*** Extracted entries ***
### src/rtl/cordic_job_sequencer_if.sv
// Job, core and result channels of the CORDIC job sequencer.
// The slave modport is the sequencer's view; master is the surrounding system.
interface cordic_job_sequencer_if #(
  parameter int DATA_WIDTH      = 16,
  parameter int ANGLE_WIDTH     = 16,
  parameter int ITERATION_WIDTH = 4,
  parameter int FIFO_DEPTH      = 4
);
  localparam int COUNT_WIDTH = $clog2(FIFO_DEPTH) + 1;

  logic                       in_valid;
  logic                       in_ready;
  logic [DATA_WIDTH-1:0]      in_x;
  logic [DATA_WIDTH-1:0]      in_y;
  logic [ITERATION_WIDTH-1:0] in_n;

  logic                       core_start;
  logic [DATA_WIDTH-1:0]      core_x;
  logic [DATA_WIDTH-1:0]      core_y;
  logic [ITERATION_WIDTH-1:0] core_n;
  logic                       core_done;
  logic [DATA_WIDTH-1:0]      core_mag;
  logic [ANGLE_WIDTH-1:0]     core_angle;

  logic                       out_valid;
  logic                       out_ready;
  logic [DATA_WIDTH-1:0]      out_mag;
  logic [ANGLE_WIDTH-1:0]     out_angle;

  logic [COUNT_WIDTH-1:0]     fifo_count;
  logic                       busy;

  modport slave (
    input  in_valid, in_x, in_y, in_n,
    output in_ready,
    output core_start, core_x, core_y, core_n,
    input  core_done, core_mag, core_angle,
    output out_valid, out_mag, out_angle,
    input  out_ready,
    output fifo_count, busy
  );

  modport master (
    output in_valid, in_x, in_y, in_n,
    input  in_ready,
    input  core_start, core_x, core_y, core_n,
    output core_done, core_mag, core_angle,
    input  out_valid, out_mag, out_angle,
    output out_ready,
    input  fifo_count, busy
  );
endinterface

### src/rtl/cordic_job_sequencer.sv
// Queues (x, y, n) jobs, issues them one at a time to the CORDIC core and
// holds each magnitude/angle result in a valid/ready output register.
module cordic_job_sequencer #(
  parameter int DATA_WIDTH      = 16,
  parameter int ANGLE_WIDTH     = 16,
  parameter int ITERATION_WIDTH = 4,
  parameter int FIFO_DEPTH      = 4
) (
  input logic                    clk,
  input logic                    rst,
  cordic_job_sequencer_if.slave  bus
);
  localparam int PTR_WIDTH   = $clog2(FIFO_DEPTH);
  localparam int COUNT_WIDTH = PTR_WIDTH + 1;
  localparam int JOB_WIDTH   = 2 * DATA_WIDTH + ITERATION_WIDTH;

  typedef enum logic [2:0] {
    ST_IDLE,
    ST_ISSUE,
    ST_ACK,
    ST_RUN,
    ST_STALL
  } state_t;

  state_t                     r_state;
  logic [JOB_WIDTH-1:0]       r_mem [FIFO_DEPTH];
  logic [PTR_WIDTH-1:0]       r_wr_ptr;
  logic [PTR_WIDTH-1:0]       r_rd_ptr;
  logic [COUNT_WIDTH-1:0]     r_count;
  logic                       r_reissue;
  logic                       r_ack_wait;

  logic                       r_core_start;
  logic [DATA_WIDTH-1:0]      r_core_x;
  logic [DATA_WIDTH-1:0]      r_core_y;
  logic [ITERATION_WIDTH-1:0] r_core_n;

  logic                       r_out_valid;
  logic [DATA_WIDTH-1:0]      r_out_mag;
  logic [ANGLE_WIDTH-1:0]     r_out_angle;

  logic w_in_ready;
  logic w_push;
  logic w_pop;
  logic w_out_take;
  logic w_capture;

  // Acceptance depends on the registered count only: no bypass when full.
  assign w_in_ready = (r_count < COUNT_WIDTH'(FIFO_DEPTH));
  assign w_push     = bus.in_valid && w_in_ready;
  assign w_pop      = (r_state == ST_ISSUE) && !r_reissue;
  assign w_out_take = r_out_valid && bus.out_ready;
  assign w_capture  = ((r_state == ST_RUN) && bus.core_done &&
                       (!r_out_valid || bus.out_ready)) ||
                      ((r_state == ST_STALL) && bus.out_ready);

  always_ff @(posedge clk) begin
    if (w_push) begin
      r_mem[r_wr_ptr] <= {bus.in_x, bus.in_y, bus.in_n};
    end
  end

  always_ff @(posedge clk) begin
    if (rst) begin
      r_wr_ptr <= '0;
      r_rd_ptr <= '0;
      r_count  <= '0;
    end else begin
      if (w_push) begin
        r_wr_ptr <= r_wr_ptr + PTR_WIDTH'(1);
      end
      if (w_pop) begin
        r_rd_ptr <= r_rd_ptr + PTR_WIDTH'(1);
      end
      case ({w_push, w_pop})
        2'b10:   r_count <= r_count + COUNT_WIDTH'(1);
        2'b01:   r_count <= r_count - COUNT_WIDTH'(1);
        default: r_count <= r_count;
      endcase
    end
  end

  always_ff @(posedge clk) begin
    if (rst) begin
      r_state      <= ST_IDLE;
      r_reissue    <= 1'b0;
      r_ack_wait   <= 1'b0;
      r_core_start <= 1'b0;
      r_core_x     <= '0;
      r_core_y     <= '0;
      r_core_n     <= '0;
      r_out_valid  <= 1'b0;
      r_out_mag    <= '0;
      r_out_angle  <= '0;
    end else begin
      r_core_start <= 1'b0;

      if (w_capture) begin
        r_out_valid <= 1'b1;
        r_out_mag   <= bus.core_mag;
        r_out_angle <= bus.core_angle;
      end else if (w_out_take) begin
        r_out_valid <= 1'b0;
      end

      case (r_state)
        ST_IDLE: begin
          // Operands are loaded on entry so they are visible with the start pulse.
          if ((r_count != '0) && bus.core_done) begin
            r_state                          <= ST_ISSUE;
            r_core_start                     <= 1'b1;
            r_reissue                        <= 1'b0;
            {r_core_x, r_core_y, r_core_n}   <= r_mem[r_rd_ptr];
          end
        end
        ST_ISSUE: begin
          r_state    <= ST_ACK;
          r_ack_wait <= 1'b0;
        end
        ST_ACK: begin
          if (!bus.core_done) begin
            r_state <= ST_RUN;
          end else if (r_ack_wait) begin
            // Core never left idle: pulse start again with the held operands.
            r_state      <= ST_ISSUE;
            r_core_start <= 1'b1;
            r_reissue    <= 1'b1;
          end else begin
            r_ack_wait <= 1'b1;
          end
        end
        ST_RUN: begin
          if (bus.core_done) begin
            r_state <= w_capture ? ST_IDLE : ST_STALL;
          end
        end
        ST_STALL: begin
          if (bus.out_ready) begin
            r_state <= ST_IDLE;
          end
        end
        default: r_state <= ST_IDLE;
      endcase
    end
  end

  assign bus.in_ready   = w_in_ready;
  assign bus.core_start = r_core_start;
  assign bus.core_x     = r_core_x;
  assign bus.core_y     = r_core_y;
  assign bus.core_n     = r_core_n;
  assign bus.out_valid  = r_out_valid;
  assign bus.out_mag    = r_out_mag;
  assign bus.out_angle  = r_out_angle;
  assign bus.fifo_count = r_count;
  assign bus.busy       = (r_state != ST_IDLE) || (r_count != '0);

endmodule

### src/flat_wrapper.sv
// flat-port wrapper written by rule: the top's interface ports become plain ports
module cordic_job_sequencer_flat 
#(
  parameter int DATA_WIDTH      = 16,
  parameter int ANGLE_WIDTH     = 16,
  parameter int ITERATION_WIDTH = 4,
  parameter int FIFO_DEPTH      = 4
)
  (clk, rst, bus_in_valid, bus_in_x, bus_in_y, bus_in_n, bus_in_ready, bus_core_start, bus_core_x, bus_core_y, bus_core_n, bus_core_done, bus_core_mag, bus_core_angle, bus_out_valid, bus_out_mag, bus_out_angle, bus_out_ready, bus_fifo_count, bus_busy);
  cordic_job_sequencer_if #(.DATA_WIDTH(DATA_WIDTH), .ANGLE_WIDTH(ANGLE_WIDTH), .ITERATION_WIDTH(ITERATION_WIDTH), .FIFO_DEPTH(FIFO_DEPTH)) bus_i ();
  input logic clk;
  input logic rst;
  input wire logic [$bits(bus_i.in_valid)-1:0] bus_in_valid;
  input wire logic [$bits(bus_i.in_x)-1:0] bus_in_x;
  input wire logic [$bits(bus_i.in_y)-1:0] bus_in_y;
  input wire logic [$bits(bus_i.in_n)-1:0] bus_in_n;
  output wire logic [$bits(bus_i.in_ready)-1:0] bus_in_ready;
  output wire logic [$bits(bus_i.core_start)-1:0] bus_core_start;
  output wire logic [$bits(bus_i.core_x)-1:0] bus_core_x;
  output wire logic [$bits(bus_i.core_y)-1:0] bus_core_y;
  output wire logic [$bits(bus_i.core_n)-1:0] bus_core_n;
  input wire logic [$bits(bus_i.core_done)-1:0] bus_core_done;
  input wire logic [$bits(bus_i.core_mag)-1:0] bus_core_mag;
  input wire logic [$bits(bus_i.core_angle)-1:0] bus_core_angle;
  output wire logic [$bits(bus_i.out_valid)-1:0] bus_out_valid;
  output wire logic [$bits(bus_i.out_mag)-1:0] bus_out_mag;
  output wire logic [$bits(bus_i.out_angle)-1:0] bus_out_angle;
  input wire logic [$bits(bus_i.out_ready)-1:0] bus_out_ready;
  output wire logic [$bits(bus_i.fifo_count)-1:0] bus_fifo_count;
  output wire logic [$bits(bus_i.busy)-1:0] bus_busy;
  assign bus_i.in_valid = bus_in_valid;
  assign bus_i.in_x = bus_in_x;
  assign bus_i.in_y = bus_in_y;
  assign bus_i.in_n = bus_in_n;
  assign bus_in_ready = bus_i.in_ready;
  assign bus_core_start = bus_i.core_start;
  assign bus_core_x = bus_i.core_x;
  assign bus_core_y = bus_i.core_y;
  assign bus_core_n = bus_i.core_n;
  assign bus_i.core_done = bus_core_done;
  assign bus_i.core_mag = bus_core_mag;
  assign bus_i.core_angle = bus_core_angle;
  assign bus_out_valid = bus_i.out_valid;
  assign bus_out_mag = bus_i.out_mag;
  assign bus_out_angle = bus_i.out_angle;
  assign bus_i.out_ready = bus_out_ready;
  assign bus_fifo_count = bus_i.fifo_count;
  assign bus_busy = bus_i.busy;
  cordic_job_sequencer #(.DATA_WIDTH(DATA_WIDTH), .ANGLE_WIDTH(ANGLE_WIDTH), .ITERATION_WIDTH(ITERATION_WIDTH), .FIFO_DEPTH(FIFO_DEPTH)) u_core (.clk(clk), .rst(rst), .bus(bus_i));
endmodule
### config.mk
export PLATFORM = sky130hd
export DESIGN_NAME = cordic_job_sequencer_flat
export DESIGN_NICKNAME = d
export VERILOG_FILES = /design/src/rtl/cordic_job_sequencer_if.sv /design/src/rtl/cordic_job_sequencer.sv /design/src/flat_wrapper.sv
export SDC_FILE = /design/constraint.sdc
export NUM_CORES = 1
export LEC_CHECK = 0
export BUFFER_PORTS_ARGS = -buffer_cell sky130_fd_sc_hd__buf_4
export CAP_MARGIN = 20
export CORE_MARGIN = 1
export CORE_UTILIZATION = 29
export DETAILED_ROUTE_END_ITERATION = 8
export HOLD_SLACK_MARGIN = 0.12
export PLACE_DENSITY = 0.53
export SYNTH_ARGS = -nofsm -noshare
export SYNTH_HDL_FRONTEND = slang
export SYNTH_SLANG_ARGS = --single-unit
### constraint.sdc
create_clock -name clk -period 6.7 [get_ports clk]
set_input_delay 1.005 -clock clk [delete_from_list [all_inputs] [get_ports clk]]
set_output_delay 1.005 -clock clk [all_outputs]
set_load 0.01 [all_outputs]
==> flow_summary.toml, run 1 <==
[clock_network]
clkLatencyLatePin_ns = 0.53
cts_resized = 0
cts-root-buf = "clkbuf_16"
clock-sinks = 226
htree_levels = 1
clk_pin_slew_ns = 0.06
post_cts_buffers = 0
cts_inserted_buffers = 26
hold_buffers = 0
clk_path_buf_depth = 3
cts_tree = "yes"

[setup_path]
cp_data_required_time_ns = 5.69
worstSetupEndpointType = "output pin"
slowest_delay_ns = 0.42
start_kind = "flip-flop"
cp_max_fo = 11
rr_endpoint = "u_core.bus.fifo_count[2]"
crit_chain = "nor2_1 > nand3b_1 > buf_4"
worstSetupPathType = "reg2out"
critPathArrivalTime_ns = 1.75
r2r_start = "u_core.r_state[2]"
ff2ff_setup_slack_ns = 4.26
crit_slowest_cell = "nor2_1"
r2r_cells = 8

[synth]
ys.flop_type = "edfxtp_1"
synth_edf_count = 144
ys_ff_latch = 226
synth.yosys.seq_area_share_pct = 67.7
ys_types = 38
syn_nets = 656
synth.avg_cell_area_sq_um = 15.3
syn-instance-count = 577
yosys_warnings = 0
synth-async-reset-ratio_pct = 0
syn_area_sq_um = 8820

[final_layout]
layout.nets = 794
post-route-util_pct = 37.5
n_antenna_cell = 0
fillers = 2839
instances_no_fill = 1125
area_growth_pct = 26.7
final_layout_size_suffix_gt1_share_pct = 33.5

[sta]
whs_ns = 0.473
fmax_ghz = 0.363
maxSlewViolCount = 0
rsz0062_at_grt = "false"
worst_pin_slew_ns = 1.05
post-route-period-util_pct = 41.2
finClkSkew_ns = 0.0101
relSlewSlack_pct = 30.1
finalCriticalPeriod_ns = 2.76
finalSetupTns_ns = 0
timing.final.ws_setup_ns = 3.94
finalSetupViolCount = 0
finalHoldViolCount = 0

[floorplanning]
pin_count = 148
dieHeight_um = 176
core_sq_um = 29800
die_w_um = 176
fp-row-count = 63
dieArea_sq_um = 31100
start_util_pct = 29.6

[worst_hold_path]
hold_depth = 2
hold_end = "u_core.bus.out_mag[8]"
hold_path.class = "reg2reg"
holdCritStartpoint = "u_core.bus.out_mag[8]"

[global_route]
grt_pass1_vias = 5375
grtUsageTotal_pct = 12.6
grt.overflow.total = 0
grt_pass1_wl_um = 30400
grt_max_degree = 115
antenna_found_initial = 0

[placed_design]
io_buffers = 147
dp.cells = 1077
gp_congestion = 0.696
place_hpwl_um = 11500
preCtsSetupSlack_ns = 3.76

[drt]
routed_via_density = 4.59
routed_wl_um = 19700
drt_iter0_drc = 249
firstDrtPassIters = 4
wl_per_cell_um = 17.5
ant_nets = 0
num_vias = 5166
drc = 0

[job]
max-cap-violations = 0

[power_and_ir_drop]
power_frac_seq_pct = 41.5
p_sw_uw = 1160
internal-power_uw = 2990
swShare_pct = 27.9
leakagePower_uw = 0.00415
p_per_area_nw_per_um2 = 371
pwr-share-comb_pct = 19.9
pwr-share-clk_pct = 38.7
irDropWorstVdd_uv = 272

[run_status]
status = "finished, final reports clean"
[Yosys cell counts, drive strengths merged (4+ instances only)]
| master | count | area [sq um] |
|---|---|---|
| edfxtp | 144 | 4320 |
| dfxtp | 82 | 1640 |
| nand2b | 65 | 407 |
| a21oi | 43 | 215 |
| o21ai | 41 | 205 |
| nand3 | 37 | 185 |
| mux4 | 36 | 811 |
| mux2i | 33 | 330 |
| clkbuf | 24 | 120 |
| buf | 18 | 166 |
| inv | 10 | 37.5 |
| nor2 | 6 | 22.5 |
| ha | 5 | 62.6 |
| and2 | 4 | 25.0 |
[critical path: cells and delay by family (launching register included)]
kind,cells,cell delay (ns)
and+or+nand+nor,2,0.62
DFF,1,0.41
buffers and inverters,1,0.19
[worst max path at each step]
stage                 startpoint                   to  slack (ns)  cells after the start
2_1_floorplan       bus_in_valid   u_core.r_mem[0][0]        4.04                      3
3_3_place_gp        bus_in_valid  u_core.r_mem[0][26]        3.74                      3
3_5_place_dp        bus_in_valid  u_core.r_mem[2][28]        3.76                      3
4_1_cts        u_core.r_state[1]             bus_busy        3.87                      3
5_1_grt        u_core.r_state[0]             bus_busy        3.83                      3
6_report       u_core.r_state[1]             bus_busy        3.94                      3
[placed cells by master (no fill, tap or decap), drive strengths merged, types with 2 or more instances in the layout]
master | Yosys | final
dfxtp | 82 | 82
edfxtp | 144 | 144
nand3 | 37 | 37
o21ai | 41 | 41
buf | 18 | 152
nor3 | 3 | 3
mux2i | 33 | 33
clkinv | 0 | 7
ha | 5 | 5
nand2 | 3 | 3
a21oi | 43 | 43
nand2b | 65 | 65
xor2 | 2 | 2
bufinv | 0 | 7
clkbuf | 24 | 30
inv | 10 | 11
and3b | 2 | 2
or4b | 2 | 2
nor2b | 2 | 2
mux4 | 36 | 36
clkinvlp | 0 | 3
a211oi | 2 | 2
nor2 | 6 | 6
or3 | 3 | 3
and2 | 4 | 4
[per-stage QoR]
| stage | power [uW] | instance area [sq um] |
|---|---|---|
| floorplan | 2260 | 8820 |
| global placement | 2590 | 10200 |
| detailed placement | 2600 | 10200 |
| CTS | 4220 | 11200 |
| global route | 4340 | 11200 |
| finish | 4140 | 11200 |
[power by group through the flow]
stage / clock network, uW / registers, uW / logic [uW]
6_report: 1600 / 1720 / 823
5_1_grt: 1700 / 1740 / 907
4_1_cts: 1650 / 1720 / 852
3_5_place_dp: 0 / 1750 / 848
3_3_place_gp: 0 / 1750 / 843
2_1_floorplan: 0 / 1750 / 505
[logic make-up (layout without fill, tap and decap cells)]
group	Yosys count	after routing	synth area share (%)
flops	226	226	67.7
simple gates	131	131	8.94
compound gates	90	90	5.54
mux	69	69	12.9
buf+inv	52	210	3.68
fa+ha+maj	6	6	0.937
xor+xnor	3	3	0.298
[registers in the layout (all words and copies together), names as in the netlist, 2 cells and up]
signal and flops:
u_core.r_mem 144, u_core.r_state 3, u_core.bus.core_n 4, u_core.bus.out_angle 16, u_core.bus.fifo_count 3, u_core.r_rd_ptr 2, u_core.bus.core_x 16, u_core.bus.core_y 16
u_core.r_wr_ptr 2, u_core.bus.out_mag 16
[final cells by class]
| cell class | count | area, sq um | area share [%] |
|---|---|---|---|
| sequential | 226 | 5970 | 53.4 |
| inverter | 10 | 37.5 | 0.336 |
| timing repair buffer | 152 | 1140 | 10.2 |
| clock buffer | 30 | 686 | 6.14 |
| tap | 390 | 488 | 4.37 |
| clock inverter | 18 | 312 | 2.79 |
| multi-input combinational | 299 | 2540 | 22.7 |
[metal layers]
layer,part of all wire (%),vias up,GRT usage (%)
met4,2.1,0,3.41
li1,-,2434,-
met2,47,166,21.6
met1,44,2539,16.0
met5,0,-,0
met3,6.5,27,2.80
No activity file was read; power rests on OpenSTA's default activity.
==> run 2, diff against run 1 <==
--- a/config.mk
+++ b/config.mk
@@ -5,13 +5,14 @@
 export SDC_FILE = /design/constraint.sdc
 export NUM_CORES = 1
 export LEC_CHECK = 0
+export ABC_AREA = 1
 export BUFFER_PORTS_ARGS = -buffer_cell sky130_fd_sc_hd__buf_4
 export CAP_MARGIN = 20
 export CORE_MARGIN = 1
 export CORE_UTILIZATION = 29
 export DETAILED_ROUTE_END_ITERATION = 8
 export HOLD_SLACK_MARGIN = 0.12
-export PLACE_DENSITY = 0.53
+export PLACE_DENSITY = 0.55
 export SYNTH_ARGS = -nofsm -noshare
 export SYNTH_HDL_FRONTEND = slang
 export SYNTH_SLANG_ARGS = --single-unit
==> constraint.sdc (replaced) <==
create_clock -name clk -period 2.5 [get_ports clk]
set_input_delay 0.375 -clock clk [delete_from_list [all_inputs] [get_ports clk]]
set_output_delay 0.375 -clock clk [all_outputs]
set_load 0.01 [all_outputs]
==> run 2 against run 1 <==
Effect of this change: wire length grew 5.3%; total power grew to 2.8 times the previous value; via count is 19% higher; cell count increased by 22%; critical endpoint is now u_core.bus.fifo_count[2]; largest power group unchanged.
==> flow_summary.toml, run 2 <==
[synth]
yosys_warnings = 0
synth_commonest_cells = "nor2_1, edfxtp_1, o21ai_0"
ys_ff_latch = 226
synth_edf_count = 144
synth_compound_area_share_pct = 12.1
synth_xor_area_share_pct = 0
yosysTopAreaCell = "edfxtp_1"
yosysMostFrequentCell = "nor2_1"
ys.flop_type = "edfxtp_1"
synthSimpleGateAreaFrac_pct = 12.4
synth_top_family_by_area = "simple AND/OR/NAND/NOR gates"
synth.top_cell.area_share_pct = 51.0
synth-async-reset-ratio_pct = 0
ys_types = 27
synth.avg_cell_area_sq_um = 11.2
syn_nets = 835
syn-instance-count = 756
synth.area.top_cells = "edfxtp_1, dfxtp_1, nor2_1"
synthAdderAreaFrac_pct = 0.975
synth.yosys.seq_area_share_pct = 70.4
syn_area_sq_um = 8470
synth_mux_area_share_pct = 0

[sta]
timing.final.ws_setup_ns = 0.407
worst_pin_slew_ns = 0.797
finalCriticalPeriod_ns = 2.09
finalHoldViolCount = 0
relSlewSlack_pct = 46.9
finalSetupViolCount = 0
finalSetupTns_ns = 0
rsz0062_at_grt = "false"
finClkSkew_ns = 0.0244
fmax_ghz = 0.478
post-route-period-util_pct = 83.7
maxSlewViolCount = 0

[clock_network]
clk_path_buf_depth = 3
clkLatencyLatePin_ns = 0.54
hold_buffers = 69
clock-sinks = 226
cts_inserted_buffers = 24
cts_resized = 0
htree_levels = 1
post_cts_buffers = 0
clk_pin_slew_ns = 0.06
cts_tree = "yes"
cts-root-buf = "clkbuf_16"

[floorplanning]
pin_count = 148
dieArea_sq_um = 29900
core_sq_um = 28700
die_w_um = 173
dieHeight_um = 173
start_util_pct = 29.5
fp-row-count = 62

[setup_path]
slowest_delay_ns = 0.38
r2r_start = "u_core.r_state[2]"
start_kind = "flip-flop"
cp_top_family = "adder cells"
cp_max_fo = 6
path_buf_inv = 2
crit_slowest_cell = "dfxtp_1"
critPathLaunch = "u_core.r_state[2]"
worstSetupEndpointType = "flip-flop"
worstSetupPathType = "reg2reg"
cp_data_required_time_ns = 2.91
crit_chain = "inv_1 > nand3_1 > nor2_1 > ha_1 > inv_1 > fa_1 > a21oi_1 > o21ai_0 > o21ai_0 > a21oi_1"
critPathArrivalTime_ns = 2.50

[global_route]
grt_pass1_wl_um = 33300
antenna_found_initial = 1
grt_pass1_vias = 6236
grt.overflow.total = 0
grtUsageTotal_pct = 13.8
grt_max_degree = 76

[drt]
firstDrtPassIters = 4
ant_nets = 0
drt_iter0_drc = 276
routed_via_density = 4.48
drc = 0
routed_wl_um = 20700
num_vias = 6143
wl_per_cell_um = 15.1

[power_and_ir_drop]
pwr-share-comb_pct = 26.8
finalPower_uw = 11400
irDropWorstVdd_uv = 481
pwr-share-clk_pct = 30.6
power_frac_seq_pct = 42.6
swShare_pct = 31.7
leakagePower_uw = 0.00446
p_sw_uw = 3620
p_per_area_nw_per_um2 = 994
internal-power_uw = 7790

[final_layout]
top_register = "u_core.r_mem"
layout.nets = 1047
largest_reg_flops = 144
layout_commonest_cell = "nor2_1"
final_cell_mix = "nor2_1, buf_4, edfxtp_1"
area_growth_pct = 35.5
final_layout_size_suffix_gt1_share_pct = 22.9

[placed_design]
place_hpwl_um = 11800
gp_congestion = 0.784
io_buffers = 147
preCtsSetupSlack_ns = 0.420

[worst_hold_path]
holdCritStartpoint = "bus_core_done"
hold_path.class = "in2reg"

[job]
max-cap-violations = 0

[run_status]
status = "finished, final reports clean"
[run 2: cell count changes in the layout (fill, tap and decap cells not counted), sizes merged, moves of 36 or more]
cell,change
o21ai,+107
o22ai,+36
mux4,-36
nor2,+220
nand2b,-65
dlygate4sd3,+69
[run 2: power by group through the flow]
stage          Clock, uW  Combinational, uW  Sequential [uW]
2_1_floorplan          0               1660             5080
3_3_place_gp           0               3000             4920
3_5_place_dp           0               3010             4940
4_1_cts             3600               3100             4860
5_1_grt             3720               3420             4930
6_report            3490               3060             4860
[run 2: path summary, 6_finish.rpt]
kind,endpoint,slack (ns),cells past startpoint
max reg2reg,u_core.bus.fifo_count[2],0.41,10
min reg2reg,u_core.r_reissue,0.45,2
max,u_core.bus.fifo_count[2],0.41,10
min,u_core.bus.core_start,0.23,3
[run 2: area by class of cell]
type / count / area, sq um
Clock buffer: 30 / 653
Inverter: 26 / 103
Fill cell: 2774 / 17200
Multi-Input combinational cell: 461 / 2190
Antenna cell: 1 / 2.50
Timing Repair Buffer: 229 / 1940
Clock inverter: 14 / 140
Tap cell: 384 / 480
Sequential cell: 226 / 5970
[run 2: stage by stage]
step | cells | util, % | hold WS (ns) | cell area [sq um]
5_1_grt | 1371 | 40.0 | 0.218 | 11500
3_3_place_gp | 1257 | 34.8 | 0.436 | 9990
6_report | 1371 | 40.0 | 0.227 | 11500
3_5_place_dp | 1257 | 34.8 | 0.440 | 9990
4_1_cts | 1370 | 40.0 | 0.201 | 11500
2_1_floorplan | 756 | - | 0.426 | 8470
*** End of Extracted entries ***
*Task objective:*
Looking at each line of the records, count the ones where the word "noshare" appears, and report only the count.

*Response:*
2